Capri es privilegiada: Uno pisa la Marina Picola y tienta  hermosas embarcaciones de viajeros  ricos que jamás serán hechas astillas por los cañones brillantes de la Marina italiana que explayó Mussolini.

 

Es ahí, en esas atalayas cuando la voz de Orina llega revoloteando entre los almendros desnudos. Aún muerta, habla de Ulises y versifica la voz de Petrarca,  Dante   o Cesare Pavese escribiendo  “El muchacho que había en mí”.

 

 Ella sabía que detrás de de nuestra civilización están Homero, Sócrates, Platón, Safo,  Aristóteles, Esquilo, Fidias... y todas las guerras del Peloponeso.  “La antigua Grecia con su Partenón y su descubrimiento de la Democracia. Roma con su grandeza, sus códigos y su concepción de la Ley.

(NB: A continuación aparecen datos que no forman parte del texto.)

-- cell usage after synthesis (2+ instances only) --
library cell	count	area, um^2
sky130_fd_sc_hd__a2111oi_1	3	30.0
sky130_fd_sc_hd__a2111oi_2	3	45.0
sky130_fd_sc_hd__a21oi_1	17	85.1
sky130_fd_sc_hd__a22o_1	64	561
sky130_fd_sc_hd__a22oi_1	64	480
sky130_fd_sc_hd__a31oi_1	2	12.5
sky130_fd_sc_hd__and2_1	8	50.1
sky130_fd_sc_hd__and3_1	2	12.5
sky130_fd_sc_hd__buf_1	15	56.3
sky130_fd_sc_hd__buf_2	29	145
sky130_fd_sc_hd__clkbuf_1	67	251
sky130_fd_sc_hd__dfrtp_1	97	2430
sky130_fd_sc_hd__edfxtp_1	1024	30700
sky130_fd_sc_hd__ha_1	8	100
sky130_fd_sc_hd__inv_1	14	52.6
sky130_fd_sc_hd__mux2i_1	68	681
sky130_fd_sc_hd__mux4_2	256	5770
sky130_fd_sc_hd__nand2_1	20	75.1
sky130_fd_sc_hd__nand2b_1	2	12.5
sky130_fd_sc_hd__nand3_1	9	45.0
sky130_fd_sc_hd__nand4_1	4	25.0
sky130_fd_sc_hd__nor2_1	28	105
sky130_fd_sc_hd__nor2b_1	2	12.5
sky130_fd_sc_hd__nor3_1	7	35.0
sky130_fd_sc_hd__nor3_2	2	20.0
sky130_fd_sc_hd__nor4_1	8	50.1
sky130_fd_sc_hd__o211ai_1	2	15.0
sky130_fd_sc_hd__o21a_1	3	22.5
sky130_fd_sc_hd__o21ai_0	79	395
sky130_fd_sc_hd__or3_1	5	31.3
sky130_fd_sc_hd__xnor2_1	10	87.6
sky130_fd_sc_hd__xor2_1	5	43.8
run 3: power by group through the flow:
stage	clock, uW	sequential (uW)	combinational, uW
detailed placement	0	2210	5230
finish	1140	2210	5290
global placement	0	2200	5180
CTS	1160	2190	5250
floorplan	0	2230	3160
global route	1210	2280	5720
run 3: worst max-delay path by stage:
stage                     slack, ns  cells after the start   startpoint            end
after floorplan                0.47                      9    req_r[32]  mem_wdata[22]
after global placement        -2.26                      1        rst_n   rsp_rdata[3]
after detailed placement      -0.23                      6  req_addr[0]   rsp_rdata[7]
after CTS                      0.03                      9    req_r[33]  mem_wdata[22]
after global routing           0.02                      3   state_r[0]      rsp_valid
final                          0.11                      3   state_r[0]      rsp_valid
<file path="config.mk">
export PLATFORM = sky130hd
export DESIGN_NAME = visumon_debug_arbiter_flat
export DESIGN_NICKNAME = d
export VERILOG_FILES = /design/src/rtl/visumon_debug_arbiter_pkg.sv /design/src/rtl/visumon_debug_arbiter_if.sv /design/src/rtl/visumon_rr_arbiter.sv /design/src/rtl/visumon_debug_arbiter.sv /design/src/flat_wrapper.sv
export SDC_FILE = /design/constraint.sdc
export NUM_CORES = 1
export LEC_CHECK = 0
export CAP_MARGIN = 20
export CORE_AREA = 5 5 72 74
export CTS_CLUSTER_DIAMETER = 100
export DETAILED_ROUTE_END_ITERATION = 6
export DIE_AREA = 0 0 77 79
export PLACE_DENSITY_LB_ADDON = 0.05
export SYNTH_ARGS = -nofsm -noshare
export SYNTH_HDL_FRONTEND = slang
export SYNTH_SLANG_ARGS = --single-unit
</file>
<file path="constraint.sdc">
create_clock -name i_clk25Mhz -period 3.4 [get_ports i_clk25Mhz]
set_input_delay 0.68 -clock i_clk25Mhz [delete_from_list [all_inputs] [get_ports i_clk25Mhz]]
set_output_delay 0.68 -clock i_clk25Mhz [all_outputs]
set_load 0.01 [all_outputs]
</file>
$ cat src/rtl/mii_pkg.sv
// mii_pkg: shared lane symbols, deframer states and FIFO entry layout for mii_rx_deframer
package mii_pkg;

    typedef logic [7:0] lane_sym_t;

    localparam lane_sym_t PRE_SYM_2 = 8'h01;
    localparam lane_sym_t PRE_SYM_4 = 8'h05;
    localparam lane_sym_t PRE_SYM_8 = 8'h55;
    localparam lane_sym_t SFD_SYM_2 = 8'h03;
    localparam lane_sym_t SFD_SYM_4 = 8'h0D;
    localparam lane_sym_t SFD_SYM_8 = 8'hD5;

    typedef enum logic [1:0] {
        ST_IDLE,
        ST_PRE,
        ST_DATA,
        ST_DROP
    } deframer_state_e;

    typedef struct packed {
        logic       sof;
        logic       eof;
        logic       err;
        logic [7:0] data;
    } rx_entry_t;

    function automatic lane_sym_t pre_sym(input int lane_w);
        return lane_w == 2 ? PRE_SYM_2 : lane_w == 4 ? PRE_SYM_4 : PRE_SYM_8;
    endfunction

    function automatic lane_sym_t sfd_sym(input int lane_w);
        return lane_w == 2 ? SFD_SYM_2 : lane_w == 4 ? SFD_SYM_4 : SFD_SYM_8;
    endfunction

endpackage

$ cat src/rtl/mii_rx_fifo.sv
// mii_rx_fifo: first-word-fall-through FIFO of rx_entry_t; push while full is ignored
module mii_rx_fifo
    import mii_pkg::*;
#(
    parameter int DEPTH = 16
) (
    input  logic      i_clk,
    input  logic      i_reset_n,
    input  logic      i_push,
    input  rx_entry_t i_entry,
    input  logic      i_pop,
    output rx_entry_t o_entry,
    output logic      o_full,
    output logic      o_empty
);
    localparam int AW = $clog2(DEPTH);
    localparam int CW = AW + 1;
    localparam logic [CW-1:0] FULL_CNT = CW'(DEPTH);

    rx_entry_t       mem [DEPTH];
    logic [AW-1:0]   wr_ptr;
    logic [AW-1:0]   rd_ptr;
    logic [CW-1:0]   count;
    logic            do_push;
    logic            do_pop;

    assign o_full  = count == FULL_CNT;
    assign o_empty = count == '0;
    assign do_push = i_push && !o_full;
    assign do_pop  = i_pop && !o_empty;
    assign o_entry = o_empty ? '0 : mem[rd_ptr];

    // pointers and occupancy; full is judged before this cycle's pop
    always_ff @(posedge i_clk or negedge i_reset_n) begin
        if (!i_reset_n) begin
            wr_ptr <= '0;
            rd_ptr <= '0;
            count  <= '0;
        end else begin
            wr_ptr <= wr_ptr + AW'(do_push);
            rd_ptr <= rd_ptr + AW'(do_pop);
            count  <= count + CW'(do_push) - CW'(do_pop);
        end
    end

    // entry storage, no reset needed since reads are masked while empty
    always_ff @(posedge i_clk) begin
        if (do_push) mem[wr_ptr] <= i_entry;
    end

endmodule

Con su escultura, su literatura y su arquitectura”. No lo señaló ella  pero uno lo añade: también Nerón y Calígula.

 

  Le punzó hasta el final de su vida  la destrucción anodina  de esa Europa tan amada e idolatrada, la  de los anhelos entrañables, siempre ingenua, generosa,  condescendiente,   cerrada ahora  a cal y canto – los dioses tal vez salven  la Alemania de Schiller y  Goethe -  a  los desterrados de toda patria ante la mirada de un Aquiles o Néstor antes de que llegue  el Agamenón irreversible.

 

 Una vez pasado el tiempo de la sinrazón y las tenebrosidades, es un deber   registrar este huracán de adversidades   en los libros de la conciencia sensitiva con estas secas palabras:

 

En esta época sombría el escribidor no puede hacer nada, a lo sumo llorar sobre el diapasón de sus entrañas.